Instructions for the task:
Please look for the string "paths" below and report every line in which it occurs.

Material for this task:
<file path="src/rtl/uart_arb_pkg.sv">
// Shared types and defaults for the UART transmitter arbiter and its round-robin picker.
// Pure declarations: no latency, no flow control.
package uart_arb_pkg;

    typedef enum logic [1:0] {
        ST_IDLE  = 2'd0,
        ST_START = 2'd1,
        ST_WAIT  = 2'd2,
        ST_GAP   = 2'd3
    } arb_state_e;

    localparam int DEF_GAP_CYCLES     = 16;
    localparam int DEF_TIMEOUT_CYCLES = 200000;

    // Index width for n requesters, never narrower than one bit.
    function automatic int REQ_IDX_W(input int n);
        return (n <= 2) ? 1 : $clog2(n);
    endfunction

endpackage

</file>
<file path="src/rtl/uart_tx_arbiter_rr_picker.sv">
// Round-robin picker: first valid requester at or above rr_ptr, wrapping; purely combinational.
// Zero latency; no backpressure, win_vld low when nothing is requesting.
module rr_picker
    import uart_arb_pkg::*;
#(
    parameter int NUM_REQ = 4,
    parameter int IDX_W   = REQ_IDX_W(NUM_REQ)
) (
    input  logic [NUM_REQ-1:0] req_valid,
    input  logic [IDX_W-1:0]   rr_ptr,
    output logic [NUM_REQ-1:0] win_onehot,
    output logic [IDX_W-1:0]   win_idx,
    output logic               win_vld
);

    int               pos;
    logic [IDX_W-1:0] idx;

    always_comb begin
        win_onehot = '0;
        win_idx    = '0;
        win_vld    = 1'b0;
        pos        = 0;
        idx        = '0;
        for (int k = 0; k < NUM_REQ; k++) begin
            pos = int'(rr_ptr) + k;
            if (pos >= NUM_REQ) begin
                pos = pos - NUM_REQ;
            end
            idx = IDX_W'(pos);
            if (!win_vld && req_valid[idx]) begin
                win_vld         = 1'b1;
                win_onehot[idx] = 1'b1;
                win_idx         = idx;
            end
        end
    end

endmodule

</file>
<file path="src/rtl/uart_tx_arbiter.sv">
// Round-robin arbiter sharing one UART transmitter; optional watchdog under UART_ARB_TIMEOUT_EN.
// Accept in cycle N, tx_start in N+1 when the transmitter is idle; next accept GAP_CYCLES+1 after tx_done.
// Requesters are held off (req_ready low) until the frame and its gap complete.
module uart_tx_arbiter
    import uart_arb_pkg::*;
#(
    parameter int NUM_REQ        = 4,
    parameter int GAP_CYCLES     = DEF_GAP_CYCLES,
    parameter int TIMEOUT_CYCLES = DEF_TIMEOUT_CYCLES
) (
    input  logic                         clk,
    input  logic                         rst_n,
    input  logic [NUM_REQ-1:0]           req_valid,
    input  logic [8*NUM_REQ-1:0]         req_data,
    output logic [NUM_REQ-1:0]           req_ready,
    output logic                         tx_start,
    output logic [7:0]                   tx_data,
    output logic                         tx_en,
    input  logic                         tx_busy,
    input  logic                         tx_done,
    output logic [REQ_IDX_W(NUM_REQ)-1:0] grant_id,
    output logic                         active,
    input  logic                         err_clr,
    output logic                         timeout_err
);

    localparam int IDX_W = REQ_IDX_W(NUM_REQ);
    localparam int GAP_W = (GAP_CYCLES > 1) ? $clog2(GAP_CYCLES) : 1;
    localparam logic [GAP_W-1:0] GAP_LAST = GAP_W'((GAP_CYCLES > 0) ? GAP_CYCLES - 1 : 0);
    localparam logic [IDX_W-1:0] PTR_LAST = IDX_W'(NUM_REQ - 1);

    arb_state_e        state_q, state_d;
    logic [7:0]        data_q, data_d;
    logic [IDX_W-1:0]  grant_q, grant_d;
    logic [IDX_W-1:0]  rr_ptr_q, rr_ptr_d;
    logic [GAP_W-1:0]  gap_cnt_q, gap_cnt_d;

    logic [NUM_REQ-1:0] win_onehot;
    logic [IDX_W-1:0]   win_idx;
    logic               win_vld;

`ifdef UART_ARB_TIMEOUT_EN
    localparam int TO_W = $clog2(TIMEOUT_CYCLES + 1);
    localparam logic [TO_W-1:0] TO_LAST = TO_W'(TIMEOUT_CYCLES - 1);
    logic [TO_W-1:0] to_cnt_q, to_cnt_d;
    logic            err_q, err_d;
`endif

    rr_picker #(
        .NUM_REQ (NUM_REQ),
        .IDX_W   (IDX_W)
    ) u_picker (
        .req_valid  (req_valid),
        .rr_ptr     (rr_ptr_q),
        .win_onehot (win_onehot),
        .win_idx    (win_idx),
        .win_vld    (win_vld)
    );

    always_comb begin
        state_d   = state_q;
        data_d    = data_q;
        grant_d   = grant_q;
        rr_ptr_d  = rr_ptr_q;
        gap_cnt_d = gap_cnt_q;
        case (state_q)
            ST_IDLE: begin
                if (win_vld) begin
                    data_d   = req_data[{win_idx, 3'b000} +: 8];
                    grant_d  = win_idx;
                    rr_ptr_d = (win_idx == PTR_LAST) ? '0 : win_idx + IDX_W'(1);
                    state_d  = ST_START;
                end
            end
            ST_START: begin
                if (!tx_busy) begin
                    state_d = ST_WAIT;
                end
            end
            ST_WAIT: begin
                if (tx_done) begin
                    state_d   = (GAP_CYCLES == 0) ? ST_IDLE : ST_GAP;
                    gap_cnt_d = '0;
                end
            end
            ST_GAP: begin
                if (gap_cnt_q == GAP_LAST) begin
                    state_d = ST_IDLE;
                end else begin
                    gap_cnt_d = gap_cnt_q + GAP_W'(1);
                end
            end
            default: state_d = ST_IDLE;
        endcase

`ifdef UART_ARB_TIMEOUT_EN
        to_cnt_d = to_cnt_q;
        err_d    = err_q & ~err_clr;
        if (state_q == ST_IDLE && win_vld) begin
            to_cnt_d = '0;
        end else if (state_q == ST_START || state_q == ST_WAIT) begin
            to_cnt_d = to_cnt_q + TO_W'(1);
            // Watchdog overrides a same-cycle tx_done and a same-cycle err_clr.
            if (to_cnt_q == TO_LAST) begin
                err_d     = 1'b1;
                state_d   = (GAP_CYCLES == 0) ? ST_IDLE : ST_GAP;
                gap_cnt_d = '0;
            end
        end
`endif
    end

    always_ff @(posedge clk) begin
        if (rst_n) begin
            state_q   <= ST_IDLE;
            data_q    <= '0;
            grant_q   <= '0;
            rr_ptr_q  <= '0;
            gap_cnt_q <= '0;
`ifdef UART_ARB_TIMEOUT_EN
            to_cnt_q  <= '0;
            err_q     <= 1'b0;
`endif
        end else begin
            state_q   <= state_d;
            data_q    <= data_d;
            grant_q   <= grant_d;
            rr_ptr_q  <= rr_ptr_d;
            gap_cnt_q <= gap_cnt_d;
`ifdef UART_ARB_TIMEOUT_EN
            to_cnt_q  <= to_cnt_d;
            err_q     <= err_d;
`endif
        end
    end

    assign req_ready = (state_q == ST_IDLE) ? win_onehot : '0;
    assign tx_start  = (state_q == ST_START) && !tx_busy;
    assign tx_en     = (state_q == ST_START) || (state_q == ST_WAIT);
    assign active    = (state_q != ST_IDLE);
    assign tx_data   = data_q;
    assign grant_id  = grant_q;

`ifdef UART_ARB_TIMEOUT_EN
    assign timeout_err = err_q;
`else
    logic unused_cfg;
    assign unused_cfg  = err_clr ^ (TIMEOUT_CYCLES != 0);
    assign timeout_err = 1'b0;
`endif

endmodule

</file>
<file path="config.mk">
export PLATFORM = sky130hd
export DESIGN_NAME = uart_tx_arbiter
export DESIGN_NICKNAME = d
export VERILOG_FILES = /design/src/rtl/uart_arb_pkg.sv /design/src/rtl/uart_tx_arbiter_rr_picker.sv /design/src/rtl/uart_tx_arbiter.sv
export SDC_FILE = /design/constraint.sdc
export NUM_CORES = 1
export LEC_CHECK = 0
export BUFFER_PORTS_ARGS = -buffer_cell sky130_fd_sc_hd__buf_2
export CORE_MARGIN = 10
export CORE_UTILIZATION = 51
export CTS_CLUSTER_SIZE = 30
export DETAILED_ROUTE_END_ITERATION = 10
export PLACE_DENSITY_LB_ADDON = 0.08
export SLEW_MARGIN = 15
export SYNTH_ARGS = -nofsm -noshare
export SYNTH_HDL_FRONTEND = slang
export SYNTH_SLANG_ARGS = --single-unit
</file>
<file path="constraint.sdc">
create_clock -name clk -period 4.3 [get_ports clk]
set_input_delay 0.86 -clock clk [delete_from_list [all_inputs] [get_ports clk]]
set_output_delay 0.86 -clock clk [all_outputs]
set_load 0.01 [all_outputs]
</file>
# After elaboration in Yosys (flattened, before gate mapping)
# Index checks and enable logic that the tools add are counted.
dict set report totals {
  input_bits 41
  word_cells 101
  ff_bits 18
  out_inout_bits 18
}
dict set report op_classes {
  n_eq_ne 10
  n_mux 42
  addsub 9
  order_cmp 12
  n_bitwise 3
  n_shift 1
  reduce_logical 19
}
# cell count
set op_table {}
lappend op_table {{32-bit by 6-bit indexed part select with 8-bit output} 1}
lappend op_table {{4-bit two-way mux} 7}
lappend op_table {{2-bit two-way mux} 13}
lappend op_table {{2-bit by 3-bit < comparator with 1-bit output (second input constant)} 4}
lappend op_table {{1-bit two-way mux} 12}
lappend op_table {{4-bit bitwise OR} 3}
lappend op_table {{3-bit >= comparator (second input constant)} 3}
lappend op_table {{1-bit binary-select mux with 2-bit select} 4}
lappend op_table {{1-bit demux with 2-bit select} 4}
lappend op_table {{2-bit by 1-bit >= comparator with 1-bit output (second input constant)} 4}
lappend op_table {{1-bit logical AND} 8}
lappend op_table {{2-bit != test (second input constant)} 4}
lappend op_table {{2-bit one-hot mux with 4 select lines} 1}
lappend op_table {{4-bit one-hot mux with 2 select lines} 1}
lappend op_table {{2-bit by 1-bit subtractor with 2-bit output (second input constant)} 4}
lappend op_table {{2-bit by 2-bit adder with 3-bit output (second input constant)} 2}
lappend op_table {{2-bit == test (second input constant)} 3}
lappend op_table {{4-bit by 1-bit adder with 4-bit output (second input constant)} 1}
lappend op_table {{4-bit == test (second input constant)} 1}
lappend op_table {{1-bit logical NOT} 4}
lappend op_table {{4-bit AND reduction} 1}
lappend op_table {{2-bit nonzero test} 2}
lappend op_table {{2-bit by 1-bit adder with 3-bit output (second input constant)} 1}
lappend op_table {{2-bit by 3-bit >= comparator with 1-bit output (second input constant)} 1}
lappend op_table {{7 further kinds} 7}

# Longest topological paths before layout
dict set report depth {
  word_depth 16
  mapped_depth 11
  ltp_nobuf 8
}

# Modules after synthesis
# From an unflattened synthesis, not the netlist that was laid out.
dict set report unflattened {
  cells_unflattened 163
  area_unflattened_um2 1493.9
}
# mod instances area_each_um2 cells_each seq_area_each_um2
set by_module_without_submodules {}
lappend by_module_without_submodules {uart_tx_arbiter 1 1074.8 118 360.3}
lappend by_module_without_submodules {rr_picker 1 419.2 45 0.0}

# Worst setup path after synthesis
# Ideal clock, no wire load.
dict set report synth_timing {
  path_type {reg2out}
  start {register rr_ptr_q[0]}
  end {output port req_ready[0]}
  required_ns 3.440
  stages_incl_launch_ff 12
  path_slack_ns 0.764
  path_buffers 3
  t_arrival_ns 2.676
  cell_sequence {dfxtp_1 buf_2 inv_1 ha_1 buf_2 mux4_2 nor2b_2 clkbuf_1 a22oi_1 nor2_1 a221oi_1 nor2_1}
}
dict set report synth_via {
  elab_chain_len 15
  word_cells_on_any_way 60
  cone_classes {add/sub: 7; order compare: 12; mux: 28; bitwise: 3; reduce/logical: 10}
}
# element line_no
set synth_rtl {}
lappend synth_rtl {{start: declaration} uart_tx_arbiter.sv:35} ;# logic [IDX_W-1:0] rr_ptr_q, rr_ptr_d;
lappend synth_rtl {{start signal: assignment} uart_tx_arbiter.sv:128} ;# rr_ptr_q <= rr_ptr_d;
lappend synth_rtl {{branches (longest 13 deep; another with 2-bit by 1-bit adder with 3-bit output)} --}
lappend synth_rtl {{4-bit two-way mux *} uart_tx_arbiter_rr_picker.sv:31} ;# if (!win_vld && req_valid[idx]) begin
lappend synth_rtl {{4-bit two-way mux *} uart_tx_arbiter.sv:137} ;# assign req_ready = (state_q == ST_IDLE) ? win_onehot : '0;
lappend synth_rtl {{end: declaration} uart_tx_arbiter.sv:15} ;# output logic [NUM_REQ-1:0] req_ready,
# Every way passes the cells marked *. The select of a mux whose other input is x is not followed.

# Worst setup path after layout
# Ends and elaborated chain as after synthesis.

==> qor.csv <==
stage,metric,value,unit
placement,post-DP HPWL,3.52,mm
yosys,"FF+latch count, synth",18,
route,routed vias,1726,
cells_and_area,area of the multi-input gates,0.00127,sq mm
clock_network,Num CTS Buffers,3,
cells_and_area,Storage cell area,360,sq um
yosys,post-synthesis adder-cell area fraction,9.39,%
cells_and_area,share of layout cells above drive strength 1,33.6,%
route,ANT nets after route,0,
floorplan,Initial Util,52.3,%
floorplan,die height,78.3,microns
cells_and_area,diode count,0,
critical_path,CP arrival,2700,ps
critical_path,crit path kind,flip-flop to output pin,
global_route,number of global-route vias before repair,1633,
run,MaxCap Viol Count,0,
pwr,Worst VDD drop,357,uV
timing,Slew @ Worst Pin,594,ps
yosys,synthesized net count,260,
floorplan,Die Span X,78.3,microns
critical_path,Worst EP required,3440,ps
clock_network,clk sinks,18,
clock_network,clk root buf,clkbuf_4,
yosys,mapped cell area,0.00173,sq mm
timing,RSZ-0062 raised after global routing,false,
global_route,GR Util All Layers,14.6,%
yosys,compound-cell area share of the yosys netlist,28.3,%
critical_path,Setup crit end kind,output pin,
critical_path,"Max FO, Critical Path",9,
route,total routed wirelength,4.53,mm
yosys,Yosys Warn Count,0,
clock_network,"CTS clk-pin slew, worst paths",100,ps
route,Vias/cell,5.77,
cells_and_area,Final Instance Area,0.00205,sq mm
floorplan,total die area,0.00613,sq mm
yosys,largest family of logic cells by synthesized area,compound AO/OA/AOI/OAI gates,
timing,min cycle time layout,3560,ps
yosys,Yosys cell types,50,
floorplan,Core Footprint,0.00331,sq mm
yosys,asr flop ratio synth,0,%
yosys,top cell type's share of synthesized area,20.8,%
clock_network,Post-CTS Hold Buffers,0,
global_route,first-pass GRT wire length,7.78,mm
route,TritonRoute pass-1 iters,4,
timing,final hold slack,489,ps
placement,port buffer count,56,
timing,final period utilization,82.8,%
clock_network,# H-tree levels,1,
floorplan,boundary pin count,59,
timing,Max Clock Freq,0.281,GHz
clock_network,Clock Path Buffers,2,
route,Routed wire per std cell,15.2,microns
clock_network,setup bufs post-CTS,0,
yosys,Post-Synthesis Cells,206,
placement,RePlAce Congestion,0.784,
yosys,Post-synth EDFFs,0,
timing,Layout Skew,7.99,ps
route,Starting DRT DRC Count,59,
clock_network,Clock Latency Late Sink,290,ps
floorplan,Core Rows,21,
yosys,synth top area cells,"dfxtp_1 21%, ha_1 9.4%, mux2_2 6.5%, a211oi_1 4.8%, a22oi_1 4.8%",
cells_and_area,Syn-to-layout area delta,18.4,%
cells_and_area,"Core Util, Final",61.9,%
clock_network,CTS resizes,0,
pwr,Leakage,0.000861,uW
critical_path,crit path launch type,flip-flop,
cells_and_area,fillers,338,
yosys,"area leader, netlist",dfxtp_1,
timing,Slew Limit Headroom,59.4,%
yosys,sequential area share after synthesis,20.8,%
route,# DRC,0,
yosys,ys flop type,dfxtp_1,
timing,Total Neg Setup Slack,0,ps
pwr,Power per Cell Area,697,mW/mm^2
global_route,initial antenna violation count,0,
clock_network,CTS tree,done,
timing,final setup vio count,0,
timing,Slew Limit Fails,0,
outcome,status,"complete, no violations",
cells_and_area,# nets final,308,
worst_hold_path,worst min-delay path category,flip-flop to flip-flop,
yosys,Mean Syn Cell Area,8.41,sq um
yosys,xor/xnor cell area share of the yosys netlist,2.53,%
global_route,gr ovfl total,0,
yosys,mux contribution to synthesized area,14.2,%
yosys,Simple-Gate Fraction of Synth Area,19.1,%
placement,"Cell Area, Placed",0.00201,sq mm
global_route,largest net degree at the start of global routing,36,
timing,endpoints failing hold,0,
worst max-delay path: stages, from the launching register on:
cell and delay [ps]:
dfxtp_1 330, inv_1 280, ha_1 400, or3b_2 490, a2111o_1 420, nand3_2 130
a221oi_1 110, nor2_1 100, buf_2 140
path summary, 6_finish.rpt:
kind	startpoint	end	slack, ps	cells past startpoint
hold / removal	tx_data[7]	tx_data[7]	490	1
setup / recovery	rr_ptr_q[0]	req_ready[0]	740	8
setup reg to reg	rr_ptr_q[0]	tx_data[3]	1020	9
hold reg to reg	tx_data[7]	tx_data[7]	490	1
state kept, by name, summed over array words and instances (netlist names):
register,cells
gap_cnt_q,4
grant_id,2
rr_ptr_q,2
state_q,2
tx_data,8
cells by family after synthesis:
kind of cell | after synthesis
simple gates | 67
compound gates | 62
buf+inv | 21
mux | 19
flops | 18
fa+ha+maj | 13
xor+xnor | 5
other cells | 1
metrics by stage:
| stage | cells | setup WS [ps] | total power, uW |
|---|---|---|---|
| floorplan | 206 | 764 | 1090 |
| global placement | 295 | 923 | 1320 |
| detailed placement | 295 | 869 | 1330 |
| CTS | 299 | 718 | 1440 |
| global route | 299 | 525 | 1570 |
| finish | 299 | 739 | 1430 |
power breakdown:
| group | total [uW] | switching [uW] | leakage [uW] | internal, uW |
|---|---|---|---|---|
| Clock | 102 | 50.7 | 0.0000210 | 51.5 |
| Sequential | 263 | 32.6 | 0.000148 | 231 |
| Combinational | 1060 | 611 | 0.000692 | 452 |
cell usage after synthesis (3+ instances only):
library cell and number:
nor2_1 21, dfxtp_1 18, nand2_1 16, ha_1 13, a211oi_1 11, a22oi_1 11, mux2_2 10, buf_2 8
a221o_1 7, a31oi_1 7, nor3_1 7, a221oi_1 6, mux2i_1 5, nand3_1 5, clkbuf_1 4, inv_1 4
o21ai_0 4, a21oi_1 3, mux4_2 3, nor2b_1 3, o22ai_1 3, xnor2_1 3
final cells by class:
cell class / count / area share [%]
Tap cell: 46 / 2.81
Inverter: 5 / 0.915
Timing Repair Buffer: 59 / 14.8
Clock buffer: 4 / 1.77
Multi-Input combinational cell: 167 / 62.2
Sequential cell: 18 / 17.6
cells in the final DEF (no fill, tap or decap), drive strengths merged, types with 2 or more instances in the layout:
cell / n
nand3: 6
nand2: 16
mux4: 3
clkbuf: 4
nor3: 7
o22ai: 4
xor2: 2
a31oi: 7
mux2: 11
buf: 59
o21ai: 5
a21oi: 3
a211oi: 11
dfxtp: 18
xnor2: 3
inv: 4
nor2b: 4
o21a: 2
a22oi: 11
nand2b: 2
nor2: 23
a221o: 7
a221oi: 6
nand4: 2
mux2i: 5
ha: 13
metal layers:
layer,up-vias,GRT usage (%),share of wire (%),wire length [microns]
li1,878,-,-,-
met1,789,18.7,47,2150
met2,53,23.7,46,2080
met3,6,3.19,5.2,235
met4,0,4.84,1.3,61
met5,-,0,0,0
Power figures use the tool's default switching activity.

Reply:
# Longest topological paths before layout
clock_network,"CTS clk-pin slew, worst paths",100,ps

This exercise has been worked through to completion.